Try it – In the material below, the required lines run from the one containing "Step 1: set_driving_cell" through the one containing "0.014 | 0.08 | 1 |". Copy those lines exactly, ends included, and nothing else.

Data for analysis –
Background: an optimization exercise with open tools, aiming at a short achievable clock period and few clock cycles. Do not read the settings as production practice. Only simulation tests tie the RTL to the original design; equivalence was not proved. Power figures rest on the tool's default switching activity, not on a simulated workload.

==> flow/design.v, too long to show whole: its modules and the start of the top module <==
// module armv4core: 1091 lines
// module ks_add32: 30 lines
module armv4core (
    input clk,
    input rst_n,
    input en,
    input           i_irq,
    input [31:0]    i_irq_r0,
    output          o_rom_en,
    output [31:0]   o_rom_addr,
    input [31:0]    i_rom_data,
    output          o_ram_en,
    output          o_ram_wr,
    output [1:0]    o_ram_size,
    output [31:0]   o_ram_addr,
    input [31:0]    i_ram_rdata,
    output [31:0]   o_ram_wdata
);
  // ...
==> flow/flow/run.sh <==
#!/bin/bash
set -uo pipefail
MARGIN=$(cat flow/margin.txt 2>/dev/null || echo 8)
bash standard.sh SETUP_SLACK_MARGIN=$MARGIN "BUFFER_PORTS_ARGS=-buffer_cell sky130_fd_sc_hd__buf_4" finish > standard.log 2>&1
st=$?
cp -f orfs/logs/*/armv4core/base/*.log . 2>/dev/null || true
exit $st
==> flow/flow/margin.txt <==
8
==> flow/standard.sh <==
#!/bin/bash
# synth_recipe.tcl (not shown) runs the flow's synth.tcl, then flattens the netlist and writes it again
# the make line also repeats each setting of config.mk as NAME=value (left out here)
make -C /OpenROAD-flow-scripts/flow DESIGN_CONFIG=/design/flow/config.mk WORK_HOME=/design/flow/orfs CLKGATE_MAP_FILE= SYNTH_SCRIPT=/design/flow/synth_recipe.tcl "${@:-finish}"
==> flow/config.mk <==
export PLATFORM = sky130hd
export DESIGN_NAME = armv4core
export DESIGN_NICKNAME = armv4core
export VERILOG_FILES = /design/flow/design.v
export SDC_FILE = /design/flow/constraint.sdc
export NUM_CORES = 8
export LEC_CHECK = 0
export CAP_MARGIN = 50
export CORE_MARGIN = 2
export CORE_UTILIZATION = 30
export GPL_TIMING_DRIVEN = 1
export SLEW_MARGIN = 50
export SYNTH_HIERARCHICAL = 1
export TNS_END_PERCENT = 10
==> flow/constraint.sdc <==
create_clock -name core_clock -period 12.5 [get_ports {clk}]
set_input_delay 2.5000 -clock core_clock [delete_from_list [all_inputs] [get_ports {clk}]]
set_output_delay 2.5000 -clock core_clock [all_outputs]
set_load 0.01 [all_outputs]
==> impl_metrics.py, run 1 <==
metrics = {
    "timing": {
        "timing.fmax_mhz": 198,
        "worstMarginPinSlew_ps": 910,
        "period_share_pct": 40.4,
    },
    "setup_path": {
        "worstPathRequired_ps": 13380,
        "path_delay_family": "multiplexers",
        "crit_end": "op2_e[9]$_DFFE_PN0P_",
        "crit_path_cell_trace": "bufbuf_16 -> buf_4 -> mux2_2 -> mux2_2 -> mux2_2 -> o21ai_0 -> mux4_2 -> mux2i_1 -> mux2i_2 -> a221oi_1 -> xnor2_1 -> a221oi_1 -> nor2_2",
        "cp.depth": 13,
    },
    "cts": {
        "clk_latency_ps": 1080,
        "ctsResizeCount": 637,
        "cts.sinks": 2619,
    },
    "place": {
        "pre_cts_ws_ps": 6060,
    },
    "power": {
        "clkPwrFrac_pct": 14.6,
        "power.total_w": 0.0689,
    },
    "drt": {
        "drc": 0,
    },
    "yosys": {
        "synth_area_sq_um": 178000,
        "syn_nets": 21900,
        "syn_inst": 21500,
    },
    "status": {
        "status": "finished clean",
    },
    "cells_and_area": {
        "instances_no_fill": 29300,
        "clk_share_pct": 5.17,
        "final_util_pct": 35.8,
        "reg_top3": "rcur: 480 flops, rsh: 480 flops, pht: 128 flops",
    },
    "global_routing": {
        "groute.layer.met1.usage_pct": 41.9,
        "grt_pass1_wl_um": 1460000,
    },
}
Testbench counts, summed over its fixed seeds: cycles 179,045.
Context: an optimization exercise on an open-source flow, tuned for small area, a short achievable clock period and few clock cycles per item. The choices shown serve that exercise and are no tape-out recipe. RTL that was checked went through simulation tests only; none was proved equivalent to the original. For runs 2 and 4, only the layout was checked, not whether the RTL still works. No activity file was given, so power comes from the tool's default toggle rates.

===== flow/design.v =====
`timescale 1ns/10ps
module mpadd32_shift (CLK, RST_N, s_out, a_in, b_in, write, start, ready);
	input CLK, RST_N;
	input [255:0] a_in, b_in;
	input write, start;
	output [256:0] s_out;
	output ready;
	localparam K  = 8;
	localparam LK = 3;   
	localparam NB = 256 / K;
	localparam L  = 5;   
	localparam LW = 2;   
	reg [255:0]  q;
	reg [NB-1:0] g;      
	reg [NB-1:0] p;      
	reg          cout;
	reg          ready;
	assign s_out = {cout, q};
	genvar j, i, l;
	wire [255:0]  wx;    
	wire [255:0]  wc;    
	wire [NB-1:0] bg;
	wire [NB-1:0] bp;
	generate
		for (j = 0; j < NB; j = j + 1) begin : add
			wire [K-1:0] x = a_in[j*K +: K] ^ b_in[j*K +: K];
			wire [K-1:0] y = a_in[j*K +: K] & b_in[j*K +: K];
			wire [K-1:0] G [0:LK];
			wire [K-1:0] P [0:LK];
			assign G[0] = y;
			assign P[0] = x;
			for (l = 0; l < LK; l = l + 1) begin : lvl
				for (i = 0; i < K; i = i + 1) begin : node
					if (i >= (1 << l)) begin : comb
						assign G[l+1][i] = G[l][i] | P[l][i] & G[l][i - (1 << l)];
						assign P[l+1][i] = P[l][i] & P[l][i - (1 << l)];
					end else begin : pass
						assign G[l+1][i] = G[l][i];
						assign P[l+1][i] = P[l][i];
					end
				end
			end
			assign wx[j*K +: K] = x;
			assign wc[j*K +: K] = {G[LK][K-2:0], 1'b0};
			assign bg[j] = G[LK][K-1];
			assign bp[j] = P[LK][K-1];
		end
	endgenerate
	wire [NB-1:0] pg [0:L];
	wire [NB-1:0] pp [0:L];
	assign pg[0] = bg;
	assign pp[0] = bp;
	generate
		for (l = 0; l < L; l = l + 1) begin : lvl
			wire [NB-1:0] gi, pi;
			if (l == LW) begin : inr
				assign gi = g;
				assign pi = p;
			end else begin : inw
				assign gi = pg[l];
				assign pi = pp[l];
			end
			for (i = 0; i < NB; i = i + 1) begin : node
				if (i >= (1 << l)) begin : comb
					assign pg[l+1][i] = gi[i] | (pi[i] & gi[i - (1 << l)]);
					assign pp[l+1][i] = pi[i] & pi[i - (1 << l)];
				end else begin : pass
					assign pg[l+1][i] = gi[i];
					assign pp[l+1][i] = pi[i];
				end
			end
		end
	endgenerate
	wire [NB:0] c = {pg[L], 1'b0};
	wire [255:0] t;
	generate
		for (j = 0; j < NB; j = j + 1) begin : inc
			for (i = 0; i < K; i = i + 1) begin : bit_
				if (j == 0) begin : first
					assign t[i] = 1'b0;
				end else if (i == 0) begin : lsb
					assign t[j*K] = c[j];
				end else begin : up
					assign t[j*K+i] = c[j] & (&q[j*K +: i]);
				end
			end
		end
	endgenerate
	always @(posedge CLK) begin
		q    <= (write ? wx : q) ^ (write ? wc : t);
		g    <= write ? pg[LW] : {NB{1'b0}};
		p    <= pp[LW];
		cout <= write ? 1'b0 : cout | c[NB];
		if (~RST_N)
			ready <= 1'b0;
		else
			ready <= start;
	end
endmodule

===== flow/flow/run.sh =====
#!/bin/bash
# The standard layout, with the port buffers made from buf_1 cells
# instead of the default delay buffers.
set -euo pipefail
export BUFFER_PORTS_ARGS="-buffer_cell sky130_fd_sc_hd__buf_1"
bash standard.sh > standard.log 2>&1

===== flow/standard.sh =====
#!/bin/bash
# synth_recipe.tcl (not shown) runs the flow's synth.tcl, then flattens the netlist and writes it again
# the make line also repeats each setting of config.mk as NAME=value (left out here)
make -C /OpenROAD-flow-scripts/flow DESIGN_CONFIG=/design/flow/config.mk WORK_HOME=/design/flow/orfs CLKGATE_MAP_FILE= SYNTH_SCRIPT=/design/flow/synth_recipe.tcl "${@:-finish}"

===== flow/config.mk =====
export PLATFORM = sky130hd
export DESIGN_NAME = mpadd32_shift
export DESIGN_NICKNAME = mpadd32_shift
export VERILOG_FILES = /design/flow/design.v
export SDC_FILE = /design/flow/constraint.sdc
export NUM_CORES = 4
export LEC_CHECK = 0
export CAP_MARGIN = 20
export CORE_MARGIN = 2
export CORE_UTILIZATION = 43
export CTS_CLUSTER_DIAMETER = 100
export CTS_CLUSTER_SIZE = 20
export SETUP_SLACK_MARGIN = 2.8
export SLEW_MARGIN = 20

===== flow/constraint.sdc =====
create_clock -name core_clock -period 5.0 [get_ports {CLK}]
set_input_delay 1.0000 -clock core_clock [delete_from_list [all_inputs] [get_ports {CLK}]]
set_output_delay 1.0000 -clock core_clock [all_outputs]
set_load 0.01 [all_outputs]

==> results of run 1 <==
==> stage by stage <==
| step | power [µW] | setup WS, ns | utilization | instances |
|---|---|---|---|---|
| after floorplan | 5370 | 2.58 | - | 2706 |
| after global placement | 6550 | 1.89 | 0.529 | 4094 |
| after detailed placement | 6600 | 1.87 | 0.529 | 4094 |
| after CTS | 8440 | 2.78 | 0.546 | 4125 |
| after global routing | 8970 | 2.75 | 0.554 | 4135 |
| final | 8500 | 2.82 | 0.554 | 4135 |
==> worst min-delay path: stages, from the launching register on <==
cell and delay, ns:
dfxtp_1 0.34, nand2_1 0.05, o31ai_1 0.06
==> registers in the layout (all words and copies together) (netlist names) <==
register  count
cout          1
p            28
g            32
q           256
ready         1
==> repair_timing <==
item	CTS	global route
setup endpoints to repair	195	124
resized for setup	122	111
gates cloned	0	1
pin swaps	4	14
buffers inserted	3	6
==> layer usage <==
layer / part of all wire / up-vias / GRT usage
met5: 0.0012 / - / 0
met4: 0.043 / 16 / 0.120
met3: 0.064 / 168 / 0.0612
met2: 0.50 / 703 / 0.559
met1: 0.40 / 10900 / 0.355
li1: - / 11200 / -
==> power by group through the flow <==
stage	clock network, µW	registers, µW	logic (µW)
after CTS	1820	3490	3130
final	1790	3510	3200
after floorplan	0	3630	1740
after global placement	0	3520	3030
after detailed placement	0	3540	3060
after global routing	1900	3580	3490
==> layout make-up <==
type / instances / area share
antenna: 3 / 0.000264
clock buffer: 25 / 0.0193
clock inverter: 3 / 0.00162
inverter: 52 / 0.00711
multi-input combinational: 2262 / 0.602
sequential: 318 / 0.226
tap: 680 / 0.0299
timing repair buffer: 792 / 0.114
==> cell usage in the layout (no fill, tap or decap), types with 30 or more instances in the layout <==
master / count
mux2i_1: 31
a21o_1: 45
nand4_1: 88
buf_2: 71
buf_1: 666
o21ai_0: 226
xnor2_1: 169
nand3_1: 85
a21oi_1: 145
a21oi_2: 33
nand2_1: 310
nor2_1: 138
clkbuf_2: 30
o21ai_1: 46
ha_4: 60
dfxtp_1: 262
inv_1: 51
dfxtp_2: 54
nor2b_1: 34
nor3_1: 32
xor2_1: 243
ha_1: 181
==> worst min path at each step <==
stage / startpoint / end / slack (ns) / cells after the start
global placement: p[31] / cout / 0.44 / 2
CTS: g[31] / cout / 0.47 / 2
detailed placement: g[31] / cout / 0.44 / 2
global route: q[3] / q[3] / 0.50 / 2
finish: q[3] / q[3] / 0.47 / 2
floorplan: g[31] / cout / 0.42 / 2
==> cells by family (layout without fill, tap and decap cells) <==
family,count (synthesis),after routing
fa+ha+maj,256,256
simple gates,815,815
buf+inv,126,872
compound gates,743,743
mux,36,36
xor+xnor,412,412
other cells,0,3
flops,318,318
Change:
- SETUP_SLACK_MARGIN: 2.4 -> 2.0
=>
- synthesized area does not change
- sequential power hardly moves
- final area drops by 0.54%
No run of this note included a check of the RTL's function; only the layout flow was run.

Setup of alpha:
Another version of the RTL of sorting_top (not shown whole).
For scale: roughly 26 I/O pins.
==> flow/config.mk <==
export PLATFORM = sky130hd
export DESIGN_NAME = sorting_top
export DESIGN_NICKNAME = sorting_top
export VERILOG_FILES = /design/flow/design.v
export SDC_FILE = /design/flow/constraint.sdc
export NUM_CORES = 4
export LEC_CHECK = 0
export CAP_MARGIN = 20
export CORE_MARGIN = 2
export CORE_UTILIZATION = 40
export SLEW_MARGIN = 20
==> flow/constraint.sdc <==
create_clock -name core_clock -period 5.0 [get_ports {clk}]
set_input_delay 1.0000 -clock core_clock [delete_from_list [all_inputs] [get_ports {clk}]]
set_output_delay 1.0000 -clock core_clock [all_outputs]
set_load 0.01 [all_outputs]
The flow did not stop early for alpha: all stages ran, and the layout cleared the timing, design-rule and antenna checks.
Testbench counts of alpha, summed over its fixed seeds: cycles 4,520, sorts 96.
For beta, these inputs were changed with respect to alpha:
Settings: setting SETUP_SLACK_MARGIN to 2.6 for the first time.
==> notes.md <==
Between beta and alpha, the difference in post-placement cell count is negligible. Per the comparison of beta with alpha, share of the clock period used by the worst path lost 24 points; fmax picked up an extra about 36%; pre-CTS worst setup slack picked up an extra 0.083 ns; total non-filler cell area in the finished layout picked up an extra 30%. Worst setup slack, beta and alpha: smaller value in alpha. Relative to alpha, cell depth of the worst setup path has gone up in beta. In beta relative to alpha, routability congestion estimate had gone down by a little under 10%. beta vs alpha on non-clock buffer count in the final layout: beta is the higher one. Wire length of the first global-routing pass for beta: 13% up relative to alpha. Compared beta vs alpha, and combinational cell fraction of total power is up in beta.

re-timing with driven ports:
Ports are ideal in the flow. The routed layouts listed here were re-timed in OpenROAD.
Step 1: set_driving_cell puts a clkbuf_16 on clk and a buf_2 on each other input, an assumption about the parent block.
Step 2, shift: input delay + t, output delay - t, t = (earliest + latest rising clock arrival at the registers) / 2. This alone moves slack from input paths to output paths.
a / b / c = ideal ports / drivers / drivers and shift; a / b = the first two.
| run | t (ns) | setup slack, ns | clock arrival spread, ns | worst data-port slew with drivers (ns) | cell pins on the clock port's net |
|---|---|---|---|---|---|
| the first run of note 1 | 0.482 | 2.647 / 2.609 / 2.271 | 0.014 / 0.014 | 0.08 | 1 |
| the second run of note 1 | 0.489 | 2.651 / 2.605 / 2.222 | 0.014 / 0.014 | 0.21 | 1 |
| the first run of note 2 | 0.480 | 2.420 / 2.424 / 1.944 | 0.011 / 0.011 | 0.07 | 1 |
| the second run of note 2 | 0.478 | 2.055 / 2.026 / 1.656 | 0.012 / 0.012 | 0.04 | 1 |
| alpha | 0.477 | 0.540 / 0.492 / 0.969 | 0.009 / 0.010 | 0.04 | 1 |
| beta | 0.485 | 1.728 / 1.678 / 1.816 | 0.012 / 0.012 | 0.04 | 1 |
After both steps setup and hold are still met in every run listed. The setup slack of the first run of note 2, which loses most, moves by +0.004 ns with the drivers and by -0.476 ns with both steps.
Context: an optimization exercise on an open-source flow, tuned for small area. The choices shown serve that exercise and are no tape-out recipe.
Only simulation tests tie the RTL to the original design; equivalence was not proved.

## scaler_top
module scaler_top #(
    parameter int VSW   = 2,
    parameter int VBP   = 2,
    parameter int VACT  = 11,
    parameter int VFP   = 2,
    parameter int HSW   = 4,
    parameter int HBP   = 8,
    parameter int HACT  = 31,
    parameter int HFP   = 8,
    parameter int ADDR_WIDTH     = 5,
    parameter int RGB_WIDTH      = 10,
    parameter int RAM_DATA_WIDTH = 30,
    parameter int VSYNC_POL      = 0,
    parameter int HSYNC_POL      = 0
)(
    input  logic                   clk,
    input  logic                   rstn,
    input  logic [1:0]             i_mode,
    input  logic [1:0]             i_method,
    input  logic                   i_vsync,
    input  logic                   i_hsync,
    input  logic                   i_de,
    input  logic [RGB_WIDTH-1:0]   i_r_data,
    input  logic [RGB_WIDTH-1:0]   i_g_data,
    input  logic [RGB_WIDTH-1:0]   i_b_data,
    output logic                   o_vsync,
    output logic                   o_hsync,
    output logic                   o_de_scaled,
    output logic [RGB_WIDTH-1:0]   o_r_scaled,
    output logic [RGB_WIDTH-1:0]   o_g_scaled,
    output logic [RGB_WIDTH-1:0]   o_b_scaled
);
export LEC_CHECK = 0
export ABC_AREA = 1
export CAP_MARGIN = 20
export CORE_MARGIN = 2
export CORE_UTILIZATION = 60
export SLEW_MARGIN = 20
create_clock -name core_clock -period 20.0 [get_ports {clk}]
standard.sh (not shown) runs the stock make flow with config.mk's settings and CLKGATE_MAP_FILE= SYNTH_SCRIPT=/design/flow/synth_recipe.tcl, a recipe that flattens the netlist after the stock synthesis.
==> flow/flow/run.sh <==
#!/bin/bash
# Standard ORFS layout (the standard.sh) with these changes:
#  - after the standard synthesis, its combinational logic is re-mapped for
#    area by yosys/abc (reopt.sh); registers, their names and cells stay
#  - combinational cells set to their smallest size after floorplan, so the
#    later repair steps size up only what needs it (downsize.tcl)
#  - port buffers of the smallest buffer cell
#  - clock tree of clkbuf_16 in clusters of up to 28 without dummy loads
# Logs: synth.log, reopt.log, standard.log here, and orfs/logs.
set -e
export POST_FLOORPLAN_TCL=$PWD/flow/downsize.tcl
export BUFFER_PORTS_ARGS="-buffer_cell sky130_fd_sc_hd__buf_1"
export CTS_ARGS="-sink_clustering_enable -repair_clock_nets -dont_use_dummy_load -buf_list {sky130_fd_sc_hd__clkbuf_16} -sink_clustering_size 28 -sink_clustering_max_diameter 150"
bash standard.sh synth > synth.log 2>&1
R=$PWD/orfs/results/sky130hd/scaler_top/base
cp $R/1_2_yosys.v $PWD/std_1_2_yosys.v
bash flow/reopt.sh $PWD/std_1_2_yosys.v $R/1_2_yosys.v $PWD/reopt_stat.txt > reopt.log 2>&1
rm -f $R/1_synth.odb
bash standard.sh > standard.log 2>&1
==> flow/flow/area.abc <==
strash
&get -n
&deepsyn -T 60
&put
dch -f
amap -F 5 -A 5
topo
Other scripts of this flow, unchanged in this note and not shown: flow/flow/downsize.tcl, flow/flow/reopt.sh, flow/flow/reopt.ys.in
The baseline ran to the end with no violations.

Result below –
Step 1: set_driving_cell puts a clkbuf_16 on clk and a buf_2 on each other input, an assumption about the parent block.
Step 2, shift: input delay + t, output delay - t, t = (earliest + latest rising clock arrival at the registers) / 2. This alone moves slack from input paths to output paths.
a / b / c = ideal ports / drivers / drivers and shift; a / b = the first two.
| run | t (ns) | setup slack, ns | clock arrival spread, ns | worst data-port slew with drivers (ns) | cell pins on the clock port's net |
|---|---|---|---|---|---|
| the first run of note 1 | 0.482 | 2.647 / 2.609 / 2.271 | 0.014 / 0.014 | 0.08 | 1 |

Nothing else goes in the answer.